Management applies the guidance in ASC 450-20-25 when assessing losses resulting from contingencies. If the assessment of a contingency indicates that it is probable that a material loss has been incurred and the amount of the liability can be estimated, then the estimated liability is recorded as accrued expenses in the Company’s financial statements. If the assessment indicates that a potential material loss contingency is not probable but is reasonably possible, or is probable but cannot be estimated, then the nature of the contingent liability, together with an estimate of the range of possible loss if determinable and material are disclosed.

Loss contingencies considered to be remote by management are generally not disclosed unless they involve guarantees, in which case the guarantee would be disclosed.

Derivatives and hedging

y.Derivatives and hedging

The Company carries out transactions involving foreign currency exchange derivative financial instruments. The transactions are designed to hedge the Company’s exposure in currencies other than the U.S. dollar. Derivatives are recognized at fair value as either assets or liabilities in the consolidated balance sheets in accordance with ASC Topic 815, “Derivatives and Hedging”.

For derivative instruments that are designated and qualify as a cash-flow hedge, the gain or loss on the derivative instrument is reported as a component of other comprehensive income and reclassified into earnings in the same line item associated with the anticipated transaction in the same period or periods during which the hedged transaction affects earnings.

If a derivative does not meet the definition of a cash flow hedge, the changes in the fair value are included in "financial expense (income), net".
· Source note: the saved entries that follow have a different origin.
What follows belongs to an exercise in optimizing a design on an open flow for small area, a short achievable clock period and few clock cycles per item; a production flow would make more cautious choices.
Where RTL was checked, it was by simulation tests only, not by an equivalence proof against the original.

==> inputs of run a <==
==> flow/design.v (excerpt) <==
module bmem_bridge
#(
    parameter int ADDR_W = 32
) (
    input  wire logic                 clk,
    input  wire logic                 rst,
    input  wire logic                 fetch_req_i,
    input  wire logic [ADDR_W-1:0]    fetch_addr_i,
    output logic                      fetch_resp_o,
    output logic      [bmem_pkg::WORD_BITS-1:0] fetch_word_o,
    input  wire logic                 dline_read_i,
    input  wire logic                 dline_write_i,
    input  wire logic [ADDR_W-1:0]    dline_addr_i,
    input  wire logic [bmem_pkg::LINE_BITS-1:0] dline_wdata_i,
    output logic                      dline_resp_o,
    output logic      [bmem_pkg::LINE_BITS-1:0] dline_rdata_o,
    output logic      [ADDR_W-1:0]    bmem_addr_o,
    output logic                      bmem_read_o,
    output logic                      bmem_write_o,
    output logic      [bmem_pkg::BEAT_BITS-1:0] bmem_wdata_o,
    input  wire logic                 bmem_ready_i,
    input  wire logic [bmem_pkg::BEAT_BITS-1:0] bmem_rdata_i,
    input  wire logic                 bmem_rvalid_i
);
==> module bmem_bridge, before the edit <==
module bmem_bridge
#(
    parameter int ADDR_W = 32
) (
    input  wire logic                 clk,
    input  wire logic                 rst,
    input  wire logic                 fetch_req_i,
    input  wire logic [ADDR_W-1:0]    fetch_addr_i,
    output logic                      fetch_resp_o,
    output logic      [bmem_pkg::WORD_BITS-1:0] fetch_word_o,
    input  wire logic                 dline_read_i,
    input  wire logic                 dline_write_i,
    input  wire logic [ADDR_W-1:0]    dline_addr_i,
    input  wire logic [bmem_pkg::LINE_BITS-1:0] dline_wdata_i,
    output logic                      dline_resp_o,
    output logic      [bmem_pkg::LINE_BITS-1:0] dline_rdata_o,
    output logic      [ADDR_W-1:0]    bmem_addr_o,
    output logic                      bmem_read_o,
    output logic                      bmem_write_o,
    output logic      [bmem_pkg::BEAT_BITS-1:0] bmem_wdata_o,
    input  wire logic                 bmem_ready_i,
    input  wire logic [bmem_pkg::BEAT_BITS-1:0] bmem_rdata_i,
    input  wire logic                 bmem_rvalid_i
);
    localparam int OFF   = bmem_pkg::OFFSET_BITS;
    localparam int TAG_W = ADDR_W - OFF;
    logic [3:0][63:0]   buf_q;
    logic [TAG_W-1:0]   tag_q;
    logic               iv_q;        
    logic               rd_busy;
    logic               rd_data_q;   
    logic [3:0]         st_q;        
    logic [3:0]         arr_q;
    logic               wr_act_q;
    logic [3:0]         wsel_q;
    logic               rlock_q;
    logic               rlock_data_q;
    logic               f_match;
    logic [3:0]         f_ok;
    logic [63:0]        f_beat;
    logic [31:0]        f_buf_word;
    logic [31:0]        f_bus_word;
    assign rd_busy = |arr_q;
    assign f_match = iv_q && (tag_q == fetch_addr_i[ADDR_W-1:OFF]);
    assign f_ok    = st_q | (arr_q & {4{bmem_rvalid_i && !rd_data_q}});
    assign f_beat     = buf_q[fetch_addr_i[4:3]];
    assign f_buf_word = fetch_addr_i[2] ? f_beat[63:32] : f_beat[31:0];
    assign f_bus_word = fetch_addr_i[2] ? bmem_rdata_i[63:32] : bmem_rdata_i[31:0];
    assign fetch_resp_o = fetch_req_i && f_match && f_ok[fetch_addr_i[4:3]];
    assign fetch_word_o = st_q[fetch_addr_i[4:3]] ? f_buf_word : f_bus_word;
    logic               f_miss;
    logic               d_pend;
    logic               g_fetch;
    logic               g_dread;
    logic               g_write;
    logic               a_data;
    logic               fmiss_q;
    logic [5:0]         dwait_q;
    logic               d_rd_ok;
    assign f_miss  = fetch_req_i && !(f_match && st_q[fetch_addr_i[4:3]]);
    assign d_rd_ok = !fetch_req_i || f_miss || (fetch_addr_i[4:3] == 2'd3) || (dwait_q == 6'h3f);
    assign d_pend  = dline_read_i || dline_write_i;
    assign g_fetch = !rd_busy && !wr_act_q && (rlock_q ? !rlock_data_q : (f_miss && (fmiss_q || !d_pend)));
    assign g_write = !rd_busy && (wr_act_q || (!rlock_q && dline_write_i && !fmiss_q));
    assign g_dread = !rd_busy && !wr_act_q && (rlock_q ? rlock_data_q : (dline_read_i && !fmiss_q && d_rd_ok));
    assign a_data  = (d_pend && !fmiss_q && !rlock_q) || wr_act_q || (rlock_q && rlock_data_q);
    assign bmem_read_o  = g_fetch || g_dread;
    assign bmem_write_o = g_write;
    assign bmem_addr_o  = {(a_data ? dline_addr_i[ADDR_W-1:OFF] : fetch_addr_i[ADDR_W-1:OFF]), {OFF{1'b0}}};
    always_comb begin
        bmem_wdata_o = '0;
        for (int k = 0; k < 4; k++) begin
            bmem_wdata_o = bmem_wdata_o | (dline_wdata_i[64*k +: 64] & {64{wsel_q[k]}});
        end
    end
    logic               last_rbeat;
    logic               last_wbeat;
    assign last_rbeat = arr_q[3] && bmem_rvalid_i;
    assign last_wbeat = wsel_q[3] && bmem_ready_i;
    assign dline_resp_o  = (last_rbeat && rd_data_q) || last_wbeat;
    assign dline_rdata_o = {bmem_rdata_i, buf_q[2], buf_q[1], buf_q[0]};
    always_ff @(posedge clk) begin
        if (rst) begin
            iv_q      <= 1'b0;
            rd_data_q <= 1'b0;
            wr_act_q  <= 1'b0;
            wsel_q    <= 4'd1;
            rlock_q   <= 1'b0;
            rlock_data_q <= 1'b0;
            st_q      <= 4'd0;
            arr_q     <= 4'd0;
            fmiss_q   <= 1'b0;
            dwait_q   <= 6'd0;
        end else begin
            fmiss_q   <= (f_miss && !fetch_resp_o && !(g_fetch && bmem_ready_i)) ||
                         (fetch_resp_o && fetch_addr_i[4:3] == 2'd3);
            if (!dline_read_i || g_dread) begin
                dwait_q <= 6'd0;
            end else if (dwait_q != 6'h3f) begin
                dwait_q <= dwait_q + 6'd1;
            end
            if (bmem_read_o) begin
                rlock_q      <= !bmem_ready_i;
                rlock_data_q <= g_dread;
                if (bmem_ready_i) begin
                    rd_data_q <= g_dread;
                    iv_q      <= g_dread ? iv_q : 1'b1;
                    st_q      <= g_dread ? (st_q & 4'b1000) : 4'd0;
                    arr_q     <= 4'd1;
                end
            end
            if (bmem_rvalid_i) begin
                st_q   <= rd_data_q ? st_q : (st_q | arr_q);
                arr_q  <= {arr_q[2:0], 1'b0};
            end
            if (g_write) begin
                wr_act_q <= !last_wbeat;
                if (bmem_ready_i) begin
                    wsel_q <= {wsel_q[2:0], wsel_q[3]};
                end
                if (tag_q == dline_addr_i[ADDR_W-1:OFF]) begin
                    iv_q <= 1'b0;
                end
            end
        end
    end
    always_ff @(posedge clk) begin
        if (g_fetch && bmem_ready_i) begin
            tag_q <= bmem_addr_o[ADDR_W-1:OFF];
        end
        for (int k = 0; k < 4; k++) begin
            if (bmem_rvalid_i && arr_q[k] && !(rd_data_q && k == 3)) begin
                buf_q[k] <= bmem_rdata_i;
            end
        end
    end
endmodule
Settings: LEC_CHECK=0, CAP_MARGIN=20, CORE_AREA=5 5 225 225, DIE_AREA=0 0 230 230, SETUP_SLACK_MARGIN=2.0, SLEW_MARGIN=20; clock period 5.0 ns.
standard.sh (not shown) runs the stock make flow with config.mk's settings and CLKGATE_MAP_FILE= SYNTH_SCRIPT=/design/flow/synth_recipe.tcl, a recipe that flattens the netlist after the stock synthesis.
==> flow/flow/run.sh <==
#!/bin/bash
# Standard layout, with the smallest buffer on every input and output port,
# and without the slow wide OR/NOR cells (on top of the platform's don't-use
# list) in synthesis and repair.
set -euo pipefail
export BUFFER_PORTS_ARGS="-buffer_cell sky130_fd_sc_hd__buf_1"
PLATFORM_DONT_USE="sky130_fd_sc_hd__probe_p_8 sky130_fd_sc_hd__probec_p_8 sky130_fd_sc_hd__lpflow_bleeder_1 sky130_fd_sc_hd__lpflow_clkbufkapwr_1 sky130_fd_sc_hd__lpflow_clkbufkapwr_16 sky130_fd_sc_hd__lpflow_clkbufkapwr_2 sky130_fd_sc_hd__lpflow_clkbufkapwr_4 sky130_fd_sc_hd__lpflow_clkbufkapwr_8 sky130_fd_sc_hd__lpflow_clkinvkapwr_1 sky130_fd_sc_hd__lpflow_clkinvkapwr_16 sky130_fd_sc_hd__lpflow_clkinvkapwr_2 sky130_fd_sc_hd__lpflow_clkinvkapwr_4 sky130_fd_sc_hd__lpflow_clkinvkapwr_8 sky130_fd_sc_hd__lpflow_decapkapwr_12 sky130_fd_sc_hd__lpflow_decapkapwr_3 sky130_fd_sc_hd__lpflow_decapkapwr_4 sky130_fd_sc_hd__lpflow_decapkapwr_6 sky130_fd_sc_hd__lpflow_decapkapwr_8 sky130_fd_sc_hd__lpflow_inputiso0n_1 sky130_fd_sc_hd__lpflow_inputiso0p_1 sky130_fd_sc_hd__lpflow_inputiso1n_1 sky130_fd_sc_hd__lpflow_inputiso1p_1 sky130_fd_sc_hd__lpflow_inputisolatch_1 sky130_fd_sc_hd__lpflow_isobufsrc_1 sky130_fd_sc_hd__lpflow_isobufsrc_16 sky130_fd_sc_hd__lpflow_isobufsrc_2 sky130_fd_sc_hd__lpflow_isobufsrc_4 sky130_fd_sc_hd__lpflow_isobufsrc_8 sky130_fd_sc_hd__lpflow_isobufsrckapwr_16 sky130_fd_sc_hd__lpflow_lsbuf_lh_hl_isowell_tap_1 sky130_fd_sc_hd__lpflow_lsbuf_lh_hl_isowell_tap_2 sky130_fd_sc_hd__lpflow_lsbuf_lh_hl_isowell_tap_4 sky130_fd_sc_hd__lpflow_lsbuf_lh_isowell_4 sky130_fd_sc_hd__lpflow_lsbuf_lh_isowell_tap_1 sky130_fd_sc_hd__lpflow_lsbuf_lh_isowell_tap_2 sky130_fd_sc_hd__lpflow_lsbuf_lh_isowell_tap_4 sky130_fd_sc_hd__fill_1 sky130_fd_sc_hd__fill_2 sky130_fd_sc_hd__fill_4 sky130_fd_sc_hd__fill_8 "
SLOW="sky130_fd_sc_hd__or3_1 sky130_fd_sc_hd__or3_2 sky130_fd_sc_hd__or3_4 sky130_fd_sc_hd__or3b_1 sky130_fd_sc_hd__or3b_2 sky130_fd_sc_hd__or3b_4 sky130_fd_sc_hd__or4_1 sky130_fd_sc_hd__or4_2 sky130_fd_sc_hd__or4_4 sky130_fd_sc_hd__or4b_1 sky130_fd_sc_hd__or4b_2 sky130_fd_sc_hd__or4b_4 sky130_fd_sc_hd__or4bb_1 sky130_fd_sc_hd__or4bb_2 sky130_fd_sc_hd__or4bb_4 sky130_fd_sc_hd__nor4_1 sky130_fd_sc_hd__nor4_2 sky130_fd_sc_hd__nor4_4 sky130_fd_sc_hd__nor4b_1 sky130_fd_sc_hd__nor4b_2 sky130_fd_sc_hd__nor4b_4 sky130_fd_sc_hd__nor4bb_1 sky130_fd_sc_hd__nor4bb_2 sky130_fd_sc_hd__nor4bb_4"
bash standard.sh "DONT_USE_CELLS=$PLATFORM_DONT_USE $SLOW" finish > standard_flow.log 2>&1
==> inputs of run b, as changes to run a <==
--- a/flow/design.v
+++ b/flow/design.v
@@ -12,4 +12,20 @@
     } line_t;
 endpackage
+`default_nettype wire
+`default_nettype none
+module inst_line_buffer
+(
+    input  wire logic [9:0]   sel_i,
+    input  wire logic [255:0] line_i,
+    input  wire logic [63:0]  beat_i,
+    output logic      [31:0]  word_o
+);
+    always_comb begin
+        word_o = (beat_i[31:0] & {32{sel_i[8]}}) | (beat_i[63:32] & {32{sel_i[9]}});
+        for (int k = 0; k < 8; k++) begin
+            word_o = word_o | (line_i[32*k +: 32] & {32{sel_i[k]}});
+        end
+    end
+endmodule
 `default_nettype wire
 `default_nettype none
@@ -52,16 +68,27 @@
     logic               rlock_data_q;
     logic               f_match;
-    logic [3:0]         f_ok;
-    logic [63:0]        f_beat;
-    logic [31:0]        f_buf_word;
-    logic [31:0]        f_bus_word;
+    logic               f_fill;
+    logic [3:0]         f_arr;
+    logic               byp_q;
+    logic [9:0]         f_sel;
     assign rd_busy = |arr_q;
     assign f_match = iv_q && (tag_q == fetch_addr_i[ADDR_W-1:OFF]);
-    assign f_ok    = st_q | (arr_q & {4{bmem_rvalid_i && !rd_data_q}});
-    assign f_beat     = buf_q[fetch_addr_i[4:3]];
-    assign f_buf_word = fetch_addr_i[2] ? f_beat[63:32] : f_beat[31:0];
-    assign f_bus_word = fetch_addr_i[2] ? bmem_rdata_i[63:32] : bmem_rdata_i[31:0];
-    assign fetch_resp_o = fetch_req_i && f_match && f_ok[fetch_addr_i[4:3]];
-    assign fetch_word_o = st_q[fetch_addr_i[4:3]] ? f_buf_word : f_bus_word;
+    assign f_fill  = rd_busy && !rd_data_q;
+    assign f_arr   = arr_q & {4{f_fill}};
+    always_comb begin
+        for (int k = 0; k < 8; k++) begin
+            f_sel[k] = (fetch_addr_i[4:2] == 3'(k)) && !byp_q;
+        end
+        f_sel[8] = !fetch_addr_i[2] && byp_q;
+        f_sel[9] = fetch_addr_i[2] && byp_q;
+    end
+    inst_line_buffer word_sel_i (
+        .sel_i  (f_sel),
+        .line_i (buf_q),
+        .beat_i (bmem_rdata_i),
+        .word_o (fetch_word_o)
+    );
+    assign fetch_resp_o = fetch_req_i && f_match &&
+                          (byp_q ? (f_arr[fetch_addr_i[4:3]] && bmem_rvalid_i) : st_q[fetch_addr_i[4:3]]);
     logic               f_miss;
     logic               d_pend;
@@ -73,11 +100,15 @@
     logic [5:0]         dwait_q;
     logic               d_rd_ok;
-    assign f_miss  = fetch_req_i && !(f_match && st_q[fetch_addr_i[4:3]]);
-    assign d_rd_ok = !fetch_req_i || f_miss || (fetch_addr_i[4:3] == 2'd3) || (dwait_q == 6'h3f);
+    logic               d_late;
+    logic               f_first;
+    assign f_miss  = fetch_req_i && !(f_match && ((&st_q) || (st_q[3] && fetch_addr_i[4:3] == 2'd3)));
+    assign d_late  = (dwait_q == 6'h3f);
+    assign f_first = fmiss_q && !d_late;
+    assign d_rd_ok = !fetch_req_i || f_miss || (fetch_addr_i[4:3] == 2'd3) || d_late;
     assign d_pend  = dline_read_i || dline_write_i;
-    assign g_fetch = !rd_busy && !wr_act_q && (rlock_q ? !rlock_data_q : (f_miss && (fmiss_q || !d_pend)));
-    assign g_write = !rd_busy && (wr_act_q || (!rlock_q && dline_write_i && !fmiss_q));
-    assign g_dread = !rd_busy && !wr_act_q && (rlock_q ? rlock_data_q : (dline_read_i && !fmiss_q && d_rd_ok));
-    assign a_data  = (d_pend && !fmiss_q && !rlock_q) || wr_act_q || (rlock_q && rlock_data_q);
+    assign g_fetch = !rd_busy && !wr_act_q && (rlock_q ? !rlock_data_q : (f_miss && (f_first || !d_pend)));
+    assign g_write = !rd_busy && (wr_act_q || (!rlock_q && dline_write_i && !f_first));
+    assign g_dread = !rd_busy && !wr_act_q && (rlock_q ? rlock_data_q : (dline_read_i && !f_first && d_rd_ok));
+    assign a_data  = (d_pend && !f_first && !rlock_q) || wr_act_q || (rlock_q && rlock_data_q);
     assign bmem_read_o  = g_fetch || g_dread;
     assign bmem_write_o = g_write;
@@ -89,4 +120,12 @@
         end
     end
+    logic               fill_nx;
+    logic [3:0]         st_nx;
+    logic [2:0]         f_next_word;
+    logic [1:0]         f_tgt_beat;
+    assign fill_nx     = (g_fetch && bmem_ready_i) || (f_fill && !(arr_q[3] && bmem_rvalid_i));
+    assign st_nx       = (g_fetch && bmem_ready_i) ? 4'd0 : (st_q | (arr_q & {4{bmem_rvalid_i}}));
+    assign f_next_word = fetch_addr_i[4:2] + 3'd1;
+    assign f_tgt_beat  = fetch_resp_o ? f_next_word[2:1] : fetch_addr_i[4:3];
     logic               last_rbeat;
     logic               last_wbeat;
@@ -107,8 +146,10 @@
             fmiss_q   <= 1'b0;
             dwait_q   <= 6'd0;
+            byp_q     <= 1'b0;
         end else begin
+            byp_q     <= fill_nx && !st_nx[f_tgt_beat];
             fmiss_q   <= (f_miss && !fetch_resp_o && !(g_fetch && bmem_ready_i)) ||
                          (fetch_resp_o && fetch_addr_i[4:3] == 2'd3);
-            if (!dline_read_i || g_dread) begin
+            if (!d_pend || g_dread || g_write) begin
                 dwait_q <= 6'd0;
             end else if (dwait_q != 6'h3f) begin
- SYNTH_HIERARCHICAL: unset -> 1
==> impl_metrics.env <==
export IMPL_synth_xor_area_share_pct=3.04
export IMPL_hpwl_um=52000
export IMPL_critPathLaunch="fetch_addr_i[3]"
export IMPL_avgSynthCellArea_um2=14.3
export IMPL_yosys_warnings=1
export IMPL_r2r_end="tag_q[26]"
export IMPL_outcome="timing/DRC/antenna clean"
Source of the figures above: run a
For derivative instruments that qualify for hedge accounting, the cash flows associated with these derivatives are reported in the consolidated statements of cash flows consistently with the classification of the cash flows from the underlying hedged items that these derivatives are hedging.

Restructuring Costs

z.Restructuring Costs

Restructuring costs have been recorded in connection with TAT’s restructuring plan announced in March 2021. Following this decision and in anticipation of ongoing efficiency measures in our business, TAT’s management has made estimates and judgments regarding future plans, mainly related to employee termination benefit costs. Management also assesses the recoverability of long-lived assets employed in the business. In certain instances, asset lives have been shortened based on changes in the expected useful lives of the affected assets. Asset-related impairments and employee's severance and other related costs are reflected within asset impairments of fixed assets, provision for restructuring plan and restructuring expenses.

Recently Issued Accounting Principles:

aa.Recently Issued Accounting Principles:

Recently adopted accounting pronouncements:

(1)In n November 2021, the FASB issued ASU 2021-10 “Government Assistance (Topic 832),” which requires annual disclosures that increase the transparency of transactions involving government grants, including (1) the types of transactions, (2) the accounting for those transactions, and (3) the effect of those transactions on an entity’s financial statements. The Company applied the guidance prospectively to all in-scope transactions beginning fiscal year 2022. The adoption of this guidance did not have a material impact on the Company’s financial statements.